* **INPUT RECORDS**
───

What follows belongs to an exercise in optimizing a design on an open flow for small area and a short achievable clock period; a production flow would make more cautious choices.
Function was checked by simulation only, so behaviour that the tests miss may differ from the original.
Power figures rest on the tool's default switching activity, not on a simulated workload.

--- design/flow/flow/run.sh ---
#!/bin/bash
set -euo pipefail
bash standard.sh "BUFFER_PORTS_ARGS=-buffer_cell sky130_fd_sc_hd__buf_4" finish > flow_make.log 2>&1
--- design/flow/standard.sh ---
#!/bin/bash
# synth_recipe.tcl (not shown) runs the flow's synth.tcl, then flattens the netlist and writes it again
# the make line also repeats each setting of config.mk as NAME=value (left out here)
make -C /OpenROAD-flow-scripts/flow DESIGN_CONFIG=/design/flow/config.mk WORK_HOME=/design/flow/orfs CLKGATE_MAP_FILE= SYNTH_SCRIPT=/design/flow/synth_recipe.tcl "${@:-finish}"
--- design/flow/config.mk ---
export PLATFORM = sky130hd
export DESIGN_NAME = psum_buffer_top
export DESIGN_NICKNAME = psum_buffer_top
export VERILOG_FILES = /design/flow/design.v
export SDC_FILE = /design/flow/constraint.sdc
export NUM_CORES = 4
export LEC_CHECK = 0
export CAP_MARGIN = 20
export CORE_MARGIN = 2
export CORE_UTILIZATION = 60
export CTS_CLUSTER_DIAMETER = 100
export CTS_CLUSTER_SIZE = 25
export SETUP_SLACK_MARGIN = 2.0
export SLEW_MARGIN = 20
--- design/flow/constraint.sdc ---
create_clock -name core_clock -period 4.5 [get_ports {CLK}]
set_input_delay 0.9000 -clock core_clock [delete_from_list [all_inputs] [get_ports {CLK}]]
set_output_delay 0.9000 -clock core_clock [all_outputs]
set_load 0.01 [all_outputs]
From an optimization exercise on the open Yosys and OpenROAD flow, aimed at small area, a short achievable clock period and few clock cycles per item; shortcuts taken in it are not production practice.
At most, simulation tests tie the RTL to the original design; equivalence was not proved.
Only the layout flow was run in runs 1 to 3; the RTL was not checked for function there.
Power and IR drop assume default switching activity.

--- flow/config.mk ---
export PLATFORM = sky130hd
export DESIGN_NAME = mem_bank_responder
export DESIGN_NICKNAME = mem_bank_responder
export VERILOG_FILES = /design/flow/design.v
export SDC_FILE = /design/flow/constraint.sdc
export NUM_CORES = 4
export LEC_CHECK = 0
export CAP_MARGIN = 20
export CORE_MARGIN = 2
export CORE_UTILIZATION = 55
export PLACE_DENSITY = 0.7
export SETUP_SLACK_MARGIN = 3.2
export SLEW_MARGIN = 20
export TNS_END_PERCENT = 100
--- flow/constraint.sdc ---
create_clock -name core_clock -period 6.0 [get_ports {CLK100MHZ}]
set_input_delay 1.2000 -clock core_clock [delete_from_list [all_inputs] [get_ports {CLK100MHZ}]]
set_output_delay 1.2000 -clock core_clock [all_outputs]
set_load 0.01 [all_outputs]
Context: an optimization exercise on an open-source flow, tuned for small area and a short achievable clock period. The choices shown serve that exercise and are no tape-out recipe.
Only simulation tests tie the RTL to the original design; equivalence was not proved.
The clock port is modelled as an ideal driver; clocking choices that lean on that would not hold on a real chip.

==> inputs of 11-09 <==
## idStage
module idStage (
    input  logic        clk,
    input  logic        rst,
    input  logic        req,
    input  logic [31:0] pc,
    input  logic [31:0] inst,
    input  logic        exWe,
    input  logic [4:0]  exWaddr,
    input  logic [31:0] exWdata,
    input  logic        memWe,
    input  logic [4:0]  memWaddr,
    input  logic [31:0] memWdata,
    input  logic        wbWe,
    input  logic [4:0]  wbWaddr,
    input  logic [31:0] wbWdata,
    output logic        ack,
    output logic [4:0]  aluOp,
    output logic [2:0]  aluSel,
    output logic [31:0] operandA,
    output logic [31:0] operandB,
    output logic        regWe,
    output logic [4:0]  regWaddr,
    output logic [31:0] linkAddr,
    output logic [31:0] branchTarget,
    output logic        branchTaken,
    output logic        inSlot
);
export LEC_CHECK = 0
export CAP_MARGIN = 10
export CORE_MARGIN = 2
export CORE_UTILIZATION = 40
export CTS_BUF_LIST = sky130_fd_sc_hd__clkbuf_8 sky130_fd_sc_hd__clkbuf_16
export CTS_CLUSTER_DIAMETER = 70
export CTS_CLUSTER_SIZE = 25
export SLEW_MARGIN = 10
create_clock -name core_clock -period 6.0 [get_ports {clk}]
standard.sh (not shown) runs the stock make flow with config.mk's settings and CLKGATE_MAP_FILE= SYNTH_SCRIPT=/design/flow/synth_recipe.tcl, a recipe that flattens the netlist after the stock synthesis.
==> flow/flow/run.sh <==
#!/bin/bash
# The standard layout, run in stages, with:
#  - plain buffers (buf_2) on the ports instead of delay-cell buffers,
#  - timing repair free to resize across cell footprints,
#  - slow deep-stack gates (or3/or4/nor4 and the like) kept out of the
#    netlist on top of the platform's don't-use list,
#  - a greedy upsizing pass on the worst paths after clock tree synthesis,
#    where the standard repair stalls; the repair after global routing only
#    fixes real violations (margin 0) instead of growing the area.
# Each tool's output goes to a log of its own in this folder.
set -euo pipefail
here=$(cd "$(dirname "$0")" && pwd)
DU=$(tr '\n' ' ' < "$here/dont_use.txt")
export DONT_USE_CELLS="$DU"
common=("BUFFER_PORTS_ARGS=-buffer_cell sky130_fd_sc_hd__buf_2" "MATCH_CELL_FOOTPRINT=0" "DONT_USE_CELLS=$DU")
results=orfs/results/$FLOW_PLATFORM/idStage/base

bash standard.sh "${common[@]}" SETUP_SLACK_MARGIN=2.5 cts > flow_1_to_cts.log 2>&1
RESULTS=$results STAGE=cts GS_ITERS=60 GS_AREA=0.02 openroad -no_init -exit "$here/size_step.tcl" > flow_size_cts.log 2>&1
bash standard.sh "${common[@]}" SETUP_SLACK_MARGIN=0 finish > flow_finish.log 2>&1
Other scripts of this flow, unchanged in this note and not shown: flow/flow/dont_use.txt, flow/flow/gsize.tcl, flow/flow/size_step.tcl
==> 12-27: changes against 11-09 <==
==> flow/config.mk (replaced) <==
export PLATFORM = sky130hd
export DESIGN_NAME = idStage
export DESIGN_NICKNAME = idStage
export VERILOG_FILES = /design/flow/design.v
export SDC_FILE = /design/flow/constraint.sdc
export NUM_CORES = 4
export LEC_CHECK = 0
export CAP_MARGIN = 20
export CORE_MARGIN = 2
export CORE_UTILIZATION = 40
export CTS_BUF_LIST = sky130_fd_sc_hd__clkbuf_8 sky130_fd_sc_hd__clkbuf_16
export CTS_CLUSTER_DIAMETER = 80
export CTS_CLUSTER_SIZE = 30
export SLEW_MARGIN = 20
==> 12-03: changes against 11-09 <==
==> flow/config.mk (replaced) <==
export PLATFORM = sky130hd
export DESIGN_NAME = idStage
export DESIGN_NICKNAME = idStage
export VERILOG_FILES = /design/flow/design.v
export SDC_FILE = /design/flow/constraint.sdc
export NUM_CORES = 4
export LEC_CHECK = 0
export CAP_MARGIN = 20
export CORE_MARGIN = 2
export CORE_UTILIZATION = 40
export CTS_BUF_LIST = sky130_fd_sc_hd__clkbuf_8 sky130_fd_sc_hd__clkbuf_16
export CTS_CLUSTER_DIAMETER = 60
export CTS_CLUSTER_SIZE = 20
export SLEW_MARGIN = 20
==> qor.txt <==
==============================================================
Ratio of final minimum period to clock period           63.89%
DR iter-0 viols                                          11539
Least-Margin Pin Slew                                 1.355 ns
Run status                                        complete, no violations
Level count of the clock H-tree                              3
Buf/Inv on CP                                                3
Latest clock arrival within the worst-skew pair        0.73 ns
==============================================================
# the run above: 11-09
This is an optimization exercise on Yosys and OpenROAD, whose aim is small area, not a production implementation.
Function was checked by simulation only, so behaviour that the tests miss may differ from the original.

[flow/design.v]
`default_nettype none
package pan_tilt_pkg;
	localparam int POS_W = 12;
	typedef logic [POS_W-1:0] pos_t;
	localparam int VEC_W = 18;
	typedef logic signed [VEC_W-1:0] vec_t;
	localparam int ANG_W = 16;
	typedef logic [ANG_W-1:0] ang_t;
	localparam ang_t HALF_TURN    = 16'd32768;
	localparam ang_t QUARTER_TURN = 16'd16384;
	localparam int N_STAGES = 14;
	localparam logic [N_STAGES*ANG_W-1:0] ATAN_TABLE = {
		16'd8192, 16'd4836, 16'd2555, 16'd1297,
		16'd651,  16'd326,  16'd163,  16'd81,
		16'd41,   16'd20,   16'd10,   16'd5,
		16'd3,    16'd1
	};
	localparam logic [15:0] CORDIC_GAIN = 16'd26981;
	localparam int GAIN_FRAC = 14;
	typedef logic [7:0] dmx_t;
	localparam int TILT_SHIFT = 6;
	localparam int LATENCY = 30;
endpackage
`default_nettype wire
`timescale 1ns/1ps
`default_nettype none
module aim_setup (
	input  logic clk,
	input  logic reset,
	input  logic in_valid,
	input  pan_tilt_pkg::pos_t x_com,
	input  pan_tilt_pkg::pos_t y_com,
	input  pan_tilt_pkg::pos_t x_light,
	input  pan_tilt_pkg::pos_t y_light,
	input  pan_tilt_pkg::pos_t height,
	output logic out_valid,
	output pan_tilt_pkg::vec_t out_x,
	output pan_tilt_pkg::vec_t out_y,
	output pan_tilt_pkg::ang_t out_z,
	output pan_tilt_pkg::vec_t out_aux
);
	logic signed [pan_tilt_pkg::POS_W:0] dx;
	logic signed [pan_tilt_pkg::POS_W:0] dy;
	pan_tilt_pkg::vec_t fold_x;
	pan_tilt_pkg::vec_t fold_y;
	pan_tilt_pkg::ang_t fold_z;
	logic [pan_tilt_pkg::POS_W+15:0] height_prod;
	pan_tilt_pkg::vec_t height_scaled;
	always_comb begin
		dx = $signed({1'b0, x_com}) - $signed({1'b0, x_light});
		dy = $signed({1'b0, y_com}) - $signed({1'b0, y_light});
		if (dx < 0) begin
			fold_x = -pan_tilt_pkg::vec_t'(dx);
			fold_y = -pan_tilt_pkg::vec_t'(dy);
			fold_z = pan_tilt_pkg::HALF_TURN;
		end else begin
			fold_x = pan_tilt_pkg::vec_t'(dx);
			fold_y = pan_tilt_pkg::vec_t'(dy);
			fold_z = '0;
		end
		height_prod = height * pan_tilt_pkg::CORDIC_GAIN;
		height_scaled = pan_tilt_pkg::vec_t'(height_prod >> pan_tilt_pkg::GAIN_FRAC);
	end
	always_ff @(posedge clk) begin
		if (reset) begin
			out_valid <= 1'b0;
		end else begin
			out_valid <= in_valid;
		end
	end
	always_ff @(posedge clk) begin
		out_x   <= fold_x;
		out_y   <= fold_y;
		out_z   <= fold_z;
		out_aux <= height_scaled;
	end
endmodule
`default_nettype wire
`timescale 1ns/1ps
`default_nettype none
module cordic_stage #(
	parameter int STAGE = 0
) (
	input  logic clk,
	input  logic reset,
	input  logic in_valid,
	input  pan_tilt_pkg::vec_t in_x,
	input  pan_tilt_pkg::vec_t in_y,
	input  pan_tilt_pkg::ang_t in_z,
	input  pan_tilt_pkg::vec_t in_aux,
	output logic out_valid,
	output pan_tilt_pkg::vec_t out_x,
	output pan_tilt_pkg::vec_t out_y,
	output pan_tilt_pkg::ang_t out_z,
	output pan_tilt_pkg::vec_t out_aux
);
	pan_tilt_pkg::vec_t x_shr;
	pan_tilt_pkg::vec_t y_shr;
	pan_tilt_pkg::vec_t next_x;
	pan_tilt_pkg::vec_t next_y;
	pan_tilt_pkg::ang_t next_z;
	always_comb begin
		x_shr = in_x >>> STAGE;
		y_shr = in_y >>> STAGE;
		if (!in_y[pan_tilt_pkg::VEC_W-1]) begin
			next_x = in_x + y_shr;
			next_y = in_y - x_shr;
			next_z = in_z + pan_tilt_pkg::ATAN_TABLE[(pan_tilt_pkg::N_STAGES-1-STAGE)*pan_tilt_pkg::ANG_W +: pan_tilt_pkg::ANG_W];
		end else begin
			next_x = in_x - y_shr;
			next_y = in_y + x_shr;
			next_z = in_z - pan_tilt_pkg::ATAN_TABLE[(pan_tilt_pkg::N_STAGES-1-STAGE)*pan_tilt_pkg::ANG_W +: pan_tilt_pkg::ANG_W];
		end
	end
	always_ff @(posedge clk) begin
		if (reset) begin
			out_valid <= 1'b0;
		end else begin
			out_valid <= in_valid;
		end
	end
	always_ff @(posedge clk) begin
		out_x   <= next_x;
		out_y   <= next_y;
		out_z   <= next_z;
		out_aux <= in_aux;
	end
endmodule
`default_nettype wire
`timescale 1ns/1ps
`default_nettype none
module angle_to_dmx (
	input  logic clk,
	input  logic reset,
	input  logic in_valid,
	input  pan_tilt_pkg::ang_t in_z,
	input  pan_tilt_pkg::vec_t in_aux,
	output logic out_valid,
	output pan_tilt_pkg::dmx_t pan,
	output pan_tilt_pkg::dmx_t tilt
);
	pan_tilt_pkg::ang_t pan_ang;
	pan_tilt_pkg::ang_t pan_offset;
	logic signed [pan_tilt_pkg::ANG_W-1:0] tilt_ang;
	pan_tilt_pkg::dmx_t pan_byte;
	pan_tilt_pkg::dmx_t tilt_byte;
	always_comb begin
		pan_ang = in_aux[pan_tilt_pkg::ANG_W-1:0];
		pan_offset = pan_ang + pan_tilt_pkg::HALF_TURN;
		pan_byte = pan_offset[pan_tilt_pkg::ANG_W-1:pan_tilt_pkg::ANG_W-8];
		tilt_ang = $signed(in_z - pan_ang);
		if (tilt_ang < 0) begin
			tilt_byte = 8'd0;
		end else if (tilt_ang >= $signed({1'b0, pan_tilt_pkg::QUARTER_TURN})) begin
			tilt_byte = 8'd255;
		end else begin
			tilt_byte = tilt_ang[pan_tilt_pkg::TILT_SHIFT +: 8];
		end
	end
	always_ff @(posedge clk) begin
		if (reset) begin
			out_valid <= 1'b0;
		end else begin
			out_valid <= in_valid;
		end
	end
	always_ff @(posedge clk) begin
		if (in_valid) begin
			pan  <= pan_byte;
			tilt <= tilt_byte;
		end
	end
endmodule
`default_nettype wire
`timescale 1ns/1ps
`default_nettype none
module pan_tilt_top (
	input  logic clk,
	input  logic reset,
	input  logic in_valid,
	input  pan_tilt_pkg::pos_t x_com,
	input  pan_tilt_pkg::pos_t y_com,
	input  pan_tilt_pkg::pos_t x_light,
	input  pan_tilt_pkg::pos_t y_light,
	input  pan_tilt_pkg::pos_t height,
	output logic out_valid,
	output pan_tilt_pkg::dmx_t pan,
	output pan_tilt_pkg::dmx_t tilt
);
	logic pan_valid [0:pan_tilt_pkg::N_STAGES];
	pan_tilt_pkg::vec_t pan_x     [0:pan_tilt_pkg::N_STAGES];
	pan_tilt_pkg::vec_t pan_y     [0:pan_tilt_pkg::N_STAGES];
	pan_tilt_pkg::ang_t pan_z     [0:pan_tilt_pkg::N_STAGES];
	pan_tilt_pkg::vec_t pan_aux   [0:pan_tilt_pkg::N_STAGES];
	logic tilt_valid [0:pan_tilt_pkg::N_STAGES];
	pan_tilt_pkg::vec_t tilt_x     [0:pan_tilt_pkg::N_STAGES];
	pan_tilt_pkg::vec_t tilt_y     [0:pan_tilt_pkg::N_STAGES];
	pan_tilt_pkg::ang_t tilt_z     [0:pan_tilt_pkg::N_STAGES];
	pan_tilt_pkg::vec_t tilt_aux   [0:pan_tilt_pkg::N_STAGES];
	aim_setup setup (
		.clk       (clk),
		.reset     (reset),
		.in_valid  (in_valid),
		.x_com     (x_com),
		.y_com     (y_com),
		.x_light   (x_light),
		.y_light   (y_light),
		.height    (height),
		.out_valid (pan_valid[0]),
		.out_x     (pan_x[0]),
		.out_y     (pan_y[0]),
		.out_z     (pan_z[0]),
		.out_aux   (pan_aux[0])
	);
	for (genvar i = 0; i < pan_tilt_pkg::N_STAGES; i++) begin : g_pan
		cordic_stage #(.STAGE(i)) stage (
			.clk       (clk),
			.reset     (reset),
			.in_valid  (pan_valid[i]),
			.in_x      (pan_x[i]),
			.in_y      (pan_y[i]),
			.in_z      (pan_z[i]),
			.in_aux    (pan_aux[i]),
			.out_valid (pan_valid[i+1]),
			.out_x     (pan_x[i+1]),
			.out_y     (pan_y[i+1]),
			.out_z     (pan_z[i+1]),
			.out_aux   (pan_aux[i+1])
		);
	end
	assign tilt_valid[0] = pan_valid[pan_tilt_pkg::N_STAGES];
	assign tilt_x[0]     = pan_aux[pan_tilt_pkg::N_STAGES];
	assign tilt_y[0]     = pan_x[pan_tilt_pkg::N_STAGES];
	assign tilt_z[0]   = pan_z[pan_tilt_pkg::N_STAGES];
	assign tilt_aux[0] = {{(pan_tilt_pkg::VEC_W-pan_tilt_pkg::ANG_W){1'b0}}, pan_z[pan_tilt_pkg::N_STAGES]};
	for (genvar i = 0; i < pan_tilt_pkg::N_STAGES; i++) begin : g_tilt
		cordic_stage #(.STAGE(i)) stage (
			.clk       (clk),
			.reset     (reset),
			.in_valid  (tilt_valid[i]),
			.in_x      (tilt_x[i]),
			.in_y      (tilt_y[i]),
			.in_z      (tilt_z[i]),
			.in_aux    (tilt_aux[i]),
			.out_valid (tilt_valid[i+1]),
			.out_x     (tilt_x[i+1]),
			.out_y     (tilt_y[i+1]),
			.out_z     (tilt_z[i+1]),
			.out_aux   (tilt_aux[i+1])
		);
	end
	angle_to_dmx mapper (
		.clk       (clk),
		.reset     (reset),
		.in_valid  (tilt_valid[pan_tilt_pkg::N_STAGES]),
		.in_z      (tilt_z[pan_tilt_pkg::N_STAGES]),
		.in_aux    (tilt_aux[pan_tilt_pkg::N_STAGES]),
		.out_valid (out_valid),
		.pan       (pan),
		.tilt      (tilt)
	);
endmodule
`default_nettype wire
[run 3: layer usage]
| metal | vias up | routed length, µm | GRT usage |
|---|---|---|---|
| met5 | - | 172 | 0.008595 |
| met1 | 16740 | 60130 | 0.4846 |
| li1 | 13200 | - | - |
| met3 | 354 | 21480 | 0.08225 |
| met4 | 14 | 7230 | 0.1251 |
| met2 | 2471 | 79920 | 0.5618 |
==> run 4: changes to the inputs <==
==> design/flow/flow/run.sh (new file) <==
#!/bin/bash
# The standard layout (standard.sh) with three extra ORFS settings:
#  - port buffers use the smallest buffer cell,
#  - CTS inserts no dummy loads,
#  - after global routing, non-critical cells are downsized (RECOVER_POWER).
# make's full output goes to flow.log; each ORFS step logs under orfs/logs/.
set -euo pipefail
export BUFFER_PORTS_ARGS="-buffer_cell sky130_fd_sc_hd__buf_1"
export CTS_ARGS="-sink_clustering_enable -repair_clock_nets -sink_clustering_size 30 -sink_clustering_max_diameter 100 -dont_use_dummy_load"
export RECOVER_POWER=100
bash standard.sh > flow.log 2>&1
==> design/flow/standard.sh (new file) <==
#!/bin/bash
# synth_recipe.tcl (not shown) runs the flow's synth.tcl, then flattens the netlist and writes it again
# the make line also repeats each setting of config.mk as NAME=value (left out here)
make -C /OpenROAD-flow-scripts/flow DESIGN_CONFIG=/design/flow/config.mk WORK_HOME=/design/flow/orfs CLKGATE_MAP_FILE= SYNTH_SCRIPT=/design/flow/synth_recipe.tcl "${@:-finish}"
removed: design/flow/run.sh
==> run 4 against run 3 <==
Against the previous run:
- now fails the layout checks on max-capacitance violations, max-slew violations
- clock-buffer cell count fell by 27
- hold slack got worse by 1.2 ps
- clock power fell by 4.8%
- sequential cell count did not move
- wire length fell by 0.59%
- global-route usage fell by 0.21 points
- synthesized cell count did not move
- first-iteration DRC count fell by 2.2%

───

* **THE TASK**
Copy all lines from the data that hold the word "genvar".

* **ANSWER TO THE EXERCISE**
	for (genvar i = 0; i < pan_tilt_pkg::N_STAGES; i++) begin : g_pan
	for (genvar i = 0; i < pan_tilt_pkg::N_STAGES; i++) begin : g_tilt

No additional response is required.